Below are records; reproduce exactly the lines from the first through the one containing "register byte addresses".

[Collected data entries]
--- START ---

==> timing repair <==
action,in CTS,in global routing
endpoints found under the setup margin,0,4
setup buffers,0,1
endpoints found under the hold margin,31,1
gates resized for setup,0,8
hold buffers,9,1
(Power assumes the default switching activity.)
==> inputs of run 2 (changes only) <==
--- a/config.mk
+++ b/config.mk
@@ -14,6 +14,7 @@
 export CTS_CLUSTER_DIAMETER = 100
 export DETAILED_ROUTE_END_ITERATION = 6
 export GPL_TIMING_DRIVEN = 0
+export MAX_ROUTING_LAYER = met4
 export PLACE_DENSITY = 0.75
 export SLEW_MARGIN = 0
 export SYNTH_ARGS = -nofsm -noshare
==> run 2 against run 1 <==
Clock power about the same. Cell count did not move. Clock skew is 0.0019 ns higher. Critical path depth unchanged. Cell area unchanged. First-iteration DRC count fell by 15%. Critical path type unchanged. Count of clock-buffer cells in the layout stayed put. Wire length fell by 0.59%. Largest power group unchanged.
### src/rtl/daucm_pkg.sv
package daucm_pkg;
   // register byte addresses
   localparam logic [7:0] CTRL_ADDR = 8'hC0;
   localparam logic [7:0] STAT_ADDR = 8'hC4;
   localparam logic [7:0] TIME_ADDR = 8'hC8;
   localparam logic [7:0] IRQ_STAT_ADDR = 8'hCC;
   localparam logic [7:0] DATA_BASE = 8'hD0;
   localparam logic [7:0] DATA_LAST = 8'hEC;
   localparam logic [7:0] IRQ_CLR_ADDR = 8'hF0;
   localparam logic [7:0] IRQ_ENA_ADDR = 8'hF4;
   // control field positions
   localparam int CTRL_IRQ_ENA_BIT = 5;
   localparam int CTRL_MODE_LSB = 3;
   localparam int CTRL_LOAD_BIT = 2;
   localparam int CTRL_RSTSEL_BIT = 1;
   localparam int CTRL_RST_BIT = 0;
   // status field positions
   localparam int STAT_IRQ_BIT = 2;
   localparam int STAT_SDU_BIT = 1;
   localparam int STAT_SDR_BIT = 0;
   // event status bits
   localparam int EV_LOAD = 0;
   localparam int EV_TICK = 1;
   localparam int EV_TRIG = 2;
   localparam int EV_REQ = 3;
   localparam int EV_W = 4;
   // reset values
   localparam logic [15:0] DATA_RESET = 16'h0000;
   localparam logic [15:0] MIDSCALE = 16'h8000;
   localparam logic [15:0] TIME_RESET = 16'h0000;
   // timing
   localparam int CLK_MHZ = 200;
   localparam int STEP_US = 100;
   localparam int STEP_CYCLES = STEP_US * CLK_MHZ;

   typedef enum logic [1:0] {
      MODE_IMMEDIATE = 2'b00,
      MODE_SOFTWARE = 2'b01,
      MODE_TIMER = 2'b10,
      MODE_TRIGGER = 2'b11
   } daucm_mode_t;

   typedef struct packed {
      logic we;
      logic [7:0] adr;
      logic [3:0] sel;
      logic [31:0] dat;
   } daucm_req_t;
endpackage

### src/rtl/daucm_top.sv
// Chosen here: the Wishbone register port.
`timescale 1ns/1ps
module daucm_top #(
   parameter int CHANNELS = 8,
   parameter int STEP_CYCLES = daucm_pkg::STEP_CYCLES
) (
   // clock and reset
   input wire logic clock,
   input wire logic rst_n,
   // wishbone slave
   input wire logic wb_cyc_i,
   input wire logic wb_stb_i,
   input wire logic wb_we_i,
   input wire logic [7:0] wb_adr_i,
   input wire logic [3:0] wb_sel_i,
   input wire logic [31:0] wb_dat_i,
   output logic [31:0] wb_dat_o,
   output logic wb_ack_o,
   // external trigger on digital line 1
   input wire logic trigger_line1,
   // converter outputs
   output logic [CHANNELS*16-1:0] dac_out,
   output logic dac_load_pulse,
   // interrupts
   output logic dac_irq,
   output logic irq
);
   // ------------------------------------------------------------
   // bus decode
   // ------------------------------------------------------------
   function automatic logic adr_is(input logic [7:0] adr, input logic [7:0] reg_adr);
      return adr == reg_adr;
   endfunction

   daucm_pkg::daucm_req_t req;
   assign req = '{we: wb_we_i, adr: wb_adr_i, sel: wb_sel_i, dat: wb_dat_i};
   wire access = wb_cyc_i && wb_stb_i && !wb_ack_o;
   wire wr = access && req.we;
   wire rd_start = access && !req.we;
   wire wr_ctrl = wr && adr_is(req.adr, daucm_pkg::CTRL_ADDR) && req.sel[0];
   wire wr_stat = wr && adr_is(req.adr, daucm_pkg::STAT_ADDR) && req.sel[0];
   wire wr_time = wr && adr_is(req.adr, daucm_pkg::TIME_ADDR);
   wire wr_iclr = wr && adr_is(req.adr, daucm_pkg::IRQ_CLR_ADDR) && req.sel[0];
   wire wr_iena = wr && adr_is(req.adr, daucm_pkg::IRQ_ENA_ADDR) && req.sel[0];
   wire data_hit = req.adr >= daucm_pkg::DATA_BASE && req.adr <= daucm_pkg::DATA_LAST && req.adr[1:0] == 2'b00;
   wire [2:0] data_idx = 3'((req.adr - daucm_pkg::DATA_BASE) >> 2);
   wire wr_data = wr && data_hit;

   // ------------------------------------------------------------
   // control register
   // ------------------------------------------------------------
   logic irq_ena_q;
   logic [1:0] mode_q;
   logic rstsel_q;
   logic [15:0] preload_q;
   wire [1:0] mode_wr = wb_dat_i[daucm_pkg::CTRL_MODE_LSB +: 2];
   wire load_cmd = wr_ctrl && wb_dat_i[daucm_pkg::CTRL_LOAD_BIT];
   wire reset_cmd = wr_ctrl && wb_dat_i[daucm_pkg::CTRL_RST_BIT];
   wire timer_select = wr_ctrl && mode_wr == daucm_pkg::MODE_TIMER && mode_q != daucm_pkg::MODE_TIMER;

   always_ff @(posedge clock or negedge rst_n) begin
      if (!rst_n) begin
         irq_ena_q <= 1'b0;
         mode_q <= daucm_pkg::MODE_IMMEDIATE;
         rstsel_q <= 1'b0;
      end else if (wr_ctrl) begin
         irq_ena_q <= wb_dat_i[daucm_pkg::CTRL_IRQ_ENA_BIT];
         mode_q <= mode_wr;
         rstsel_q <= wb_dat_i[daucm_pkg::CTRL_RSTSEL_BIT];
      end
   end

   always_ff @(posedge clock or negedge rst_n) begin
      if (!rst_n) begin
         preload_q <= daucm_pkg::TIME_RESET;
      end else if (wr_time) begin
         if (req.sel[0]) begin
            preload_q[7:0] <= wb_dat_i[7:0];
         end
         if (req.sel[1]) begin
            preload_q[15:8] <= wb_dat_i[15:8];
         end
      end
   end

   // ------------------------------------------------------------
   // trigger input synchroniser
   // ------------------------------------------------------------
   logic [2:0] trig_sync_q;
   logic trig_level_q;
   always_ff @(posedge clock or negedge rst_n) begin
      if (!rst_n) begin
         trig_sync_q <= 3'b000;
         trig_level_q <= 1'b0;
      end else begin
         trig_sync_q <= {trig_sync_q[1:0], trigger_line1};
         if (trig_sync_q[1] == trig_sync_q[2]) begin
            trig_level_q <= trig_sync_q[2];
         end
      end
   end
   wire trig_rise = trig_sync_q[1] && trig_sync_q[2] && !trig_level_q;

   // ------------------------------------------------------------
   // sequencer timer
   // ------------------------------------------------------------
   logic [$clog2(STEP_CYCLES)-1:0] step_q;
   logic [15:0] count_q;
   logic timer_run_q;
   wire step_done = step_q == ($clog2(STEP_CYCLES))'(STEP_CYCLES - 1);
   wire timer_zero = timer_run_q && step_done && count_q == 16'h0001;

   always_ff @(posedge clock or negedge rst_n) begin
      if (!rst_n) begin
         step_q <= '0;
         count_q <= 16'h0000;
         timer_run_q <= 1'b0;
      end else if (timer_select) begin
         step_q <= '0;
         count_q <= preload_q;
         timer_run_q <= preload_q != 16'h0000;
      end else if (mode_q != daucm_pkg::MODE_TIMER) begin
         timer_run_q <= 1'b0;
      end else if (timer_run_q) begin
         step_q <= step_done ? '0 : step_q + 1'b1;
         if (step_done) begin
            count_q <= timer_zero ? preload_q : count_q - 16'h0001;
            timer_run_q <= !(timer_zero && preload_q == 16'h0000);
         end
      end
   end

   // ------------------------------------------------------------
   // update event and buffers
   // ------------------------------------------------------------
   logic update;
   always_comb begin
      case (daucm_pkg::daucm_mode_t'(mode_q))
         daucm_pkg::MODE_SOFTWARE: update = load_cmd;
         daucm_pkg::MODE_TIMER: update = timer_zero;
         daucm_pkg::MODE_TRIGGER: update = trig_rise;
         default: update = 1'b0;
      endcase
   end
   wire immediate = mode_q == daucm_pkg::MODE_IMMEDIATE;

   logic [15:0] buf_q [CHANNELS];
   logic [15:0] out_q [CHANNELS];
   logic load_pulse_q;
   wire imm_write = wr_data && immediate;

   always_ff @(posedge clock or negedge rst_n) begin
      if (!rst_n) begin
         load_pulse_q <= 1'b0;
      end else begin
         load_pulse_q <= update || reset_cmd || imm_write;
      end
   end

   // buffers take every data write, whatever the mode
   always_ff @(posedge clock or negedge rst_n) begin
      if (!rst_n) begin
         for (int i = 0; i < CHANNELS; i++) begin
            buf_q[i] <= daucm_pkg::DATA_RESET;
         end
      end else begin
         for (int i = 0; i < CHANNELS; i++) begin
            if (reset_cmd) begin
               buf_q[i] <= daucm_pkg::MIDSCALE;
            end else if (wr_data && data_idx == 3'(i)) begin
               buf_q[i] <= wb_dat_i[15:0];
            end
         end
      end
   end

   always_ff @(posedge clock or negedge rst_n) begin
      if (!rst_n) begin
         for (int i = 0; i < CHANNELS; i++) begin
            out_q[i] <= daucm_pkg::DATA_RESET;
         end
      end else begin
         for (int i = 0; i < CHANNELS; i++) begin
            if (reset_cmd) begin
               out_q[i] <= daucm_pkg::MIDSCALE;
            end else if (imm_write && data_idx == 3'(i)) begin
               out_q[i] <= wb_dat_i[15:0];
            end else if (update) begin
               out_q[i] <= buf_q[i];
            end
         end
      end
   end

   always_comb begin
      for (int i = 0; i < CHANNELS; i++) begin
         dac_out[i*16 +: 16] = out_q[i];
      end
   end
   assign dac_load_pulse = load_pulse_q;

   // ------------------------------------------------------------
   // sequencer data request and converter interrupt
   // ------------------------------------------------------------
   logic sdr_q;
   logic sdu_q;
   logic pend_q;
   wire deferred_irq_mode = mode_q == daucm_pkg::MODE_TIMER || mode_q == daucm_pkg::MODE_TRIGGER;
   wire sdr_clear = wr_stat && wb_dat_i[daucm_pkg::STAT_SDR_BIT];
   wire request = update && !immediate && mode_q != daucm_pkg::MODE_IMMEDIATE;
   always_ff @(posedge clock or negedge rst_n) begin
      if (!rst_n) begin
         sdr_q <= 1'b0;
         sdu_q <= 1'b1;
         pend_q <= 1'b0;
      end else begin
         if (request) begin
            sdr_q <= 1'b1;
            sdu_q <= sdr_q;
         end else if (sdr_clear) begin
            sdr_q <= 1'b0;
            sdu_q <= 1'b0;
         end
         if (request && deferred_irq_mode && irq_ena_q) begin
            pend_q <= 1'b1;
         end else if (sdr_clear) begin
            pend_q <= 1'b0;
         end
      end
   end
   assign dac_irq = pend_q;

   // ------------------------------------------------------------
   // event status, enable and interrupt line
   // ------------------------------------------------------------
   logic [daucm_pkg::EV_W-1:0] ev_stat_q;
   logic [daucm_pkg::EV_W-1:0] ev_ena_q;
   logic irq_q;
   wire [daucm_pkg::EV_W-1:0] ev_set = {request, trig_rise, timer_zero, load_cmd};
   always_ff @(posedge clock or negedge rst_n) begin
      if (!rst_n) begin
         ev_stat_q <= '0;
         ev_ena_q <= '0;
         irq_q <= 1'b0;
      end else begin
         ev_stat_q <= ev_set | (ev_stat_q & ~(wr_iclr ? wb_dat_i[daucm_pkg::EV_W-1:0] : '0));
         if (wr_iena) begin
            ev_ena_q <= wb_dat_i[daucm_pkg::EV_W-1:0];
         end
         irq_q <= |(ev_stat_q & ev_ena_q);
      end
   end
   assign irq = irq_q;

   // ------------------------------------------------------------
   // read data and acknowledge
   // ------------------------------------------------------------
   logic [31:0] rdata;
   always_comb begin
      rdata = 32'h0000_0000;
      if (req.adr == daucm_pkg::CTRL_ADDR) begin
         rdata[daucm_pkg::CTRL_IRQ_ENA_BIT] = irq_ena_q;
         rdata[daucm_pkg::CTRL_MODE_LSB +: 2] = mode_q;
         rdata[daucm_pkg::CTRL_RSTSEL_BIT] = rstsel_q;
      end else if (req.adr == daucm_pkg::STAT_ADDR) begin
         rdata[daucm_pkg::STAT_IRQ_BIT] = pend_q;
         rdata[daucm_pkg::STAT_SDU_BIT] = sdu_q;
         rdata[daucm_pkg::STAT_SDR_BIT] = sdr_q;
      end else if (req.adr == daucm_pkg::TIME_ADDR) begin
         rdata[15:0] = preload_q;
      end else if (req.adr == daucm_pkg::IRQ_STAT_ADDR) begin
         rdata[daucm_pkg::EV_W-1:0] = ev_stat_q;
      end else if (req.adr == daucm_pkg::IRQ_ENA_ADDR) begin
         rdata[daucm_pkg::EV_W-1:0] = ev_ena_q;
      end else if (data_hit) begin
         rdata[15:0] = buf_q[data_idx];
      end
   end

   always_ff @(posedge clock or negedge rst_n) begin
      if (!rst_n) begin
         wb_ack_o <= 1'b0;
         wb_dat_o <= 32'h0000_0000;
      end else begin
         wb_ack_o <= access;
         wb_dat_o <= rd_start ? rdata : 32'h0000_0000;
      end
   end
endmodule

--- END ---

Expected output:
==> timing repair <==
action,in CTS,in global routing
endpoints found under the setup margin,0,4
setup buffers,0,1
endpoints found under the hold margin,31,1
gates resized for setup,0,8
hold buffers,9,1
(Power assumes the default switching activity.)
==> inputs of run 2 (changes only) <==
--- a/config.mk
+++ b/config.mk
@@ -14,6 +14,7 @@
 export CTS_CLUSTER_DIAMETER = 100
 export DETAILED_ROUTE_END_ITERATION = 6
 export GPL_TIMING_DRIVEN = 0
+export MAX_ROUTING_LAYER = met4
 export PLACE_DENSITY = 0.75
 export SLEW_MARGIN = 0
 export SYNTH_ARGS = -nofsm -noshare
==> run 2 against run 1 <==
Clock power about the same. Cell count did not move. Clock skew is 0.0019 ns higher. Critical path depth unchanged. Cell area unchanged. First-iteration DRC count fell by 15%. Critical path type unchanged. Count of clock-buffer cells in the layout stayed put. Wire length fell by 0.59%. Largest power group unchanged.
### src/rtl/daucm_pkg.sv
package daucm_pkg;
   // register byte addresses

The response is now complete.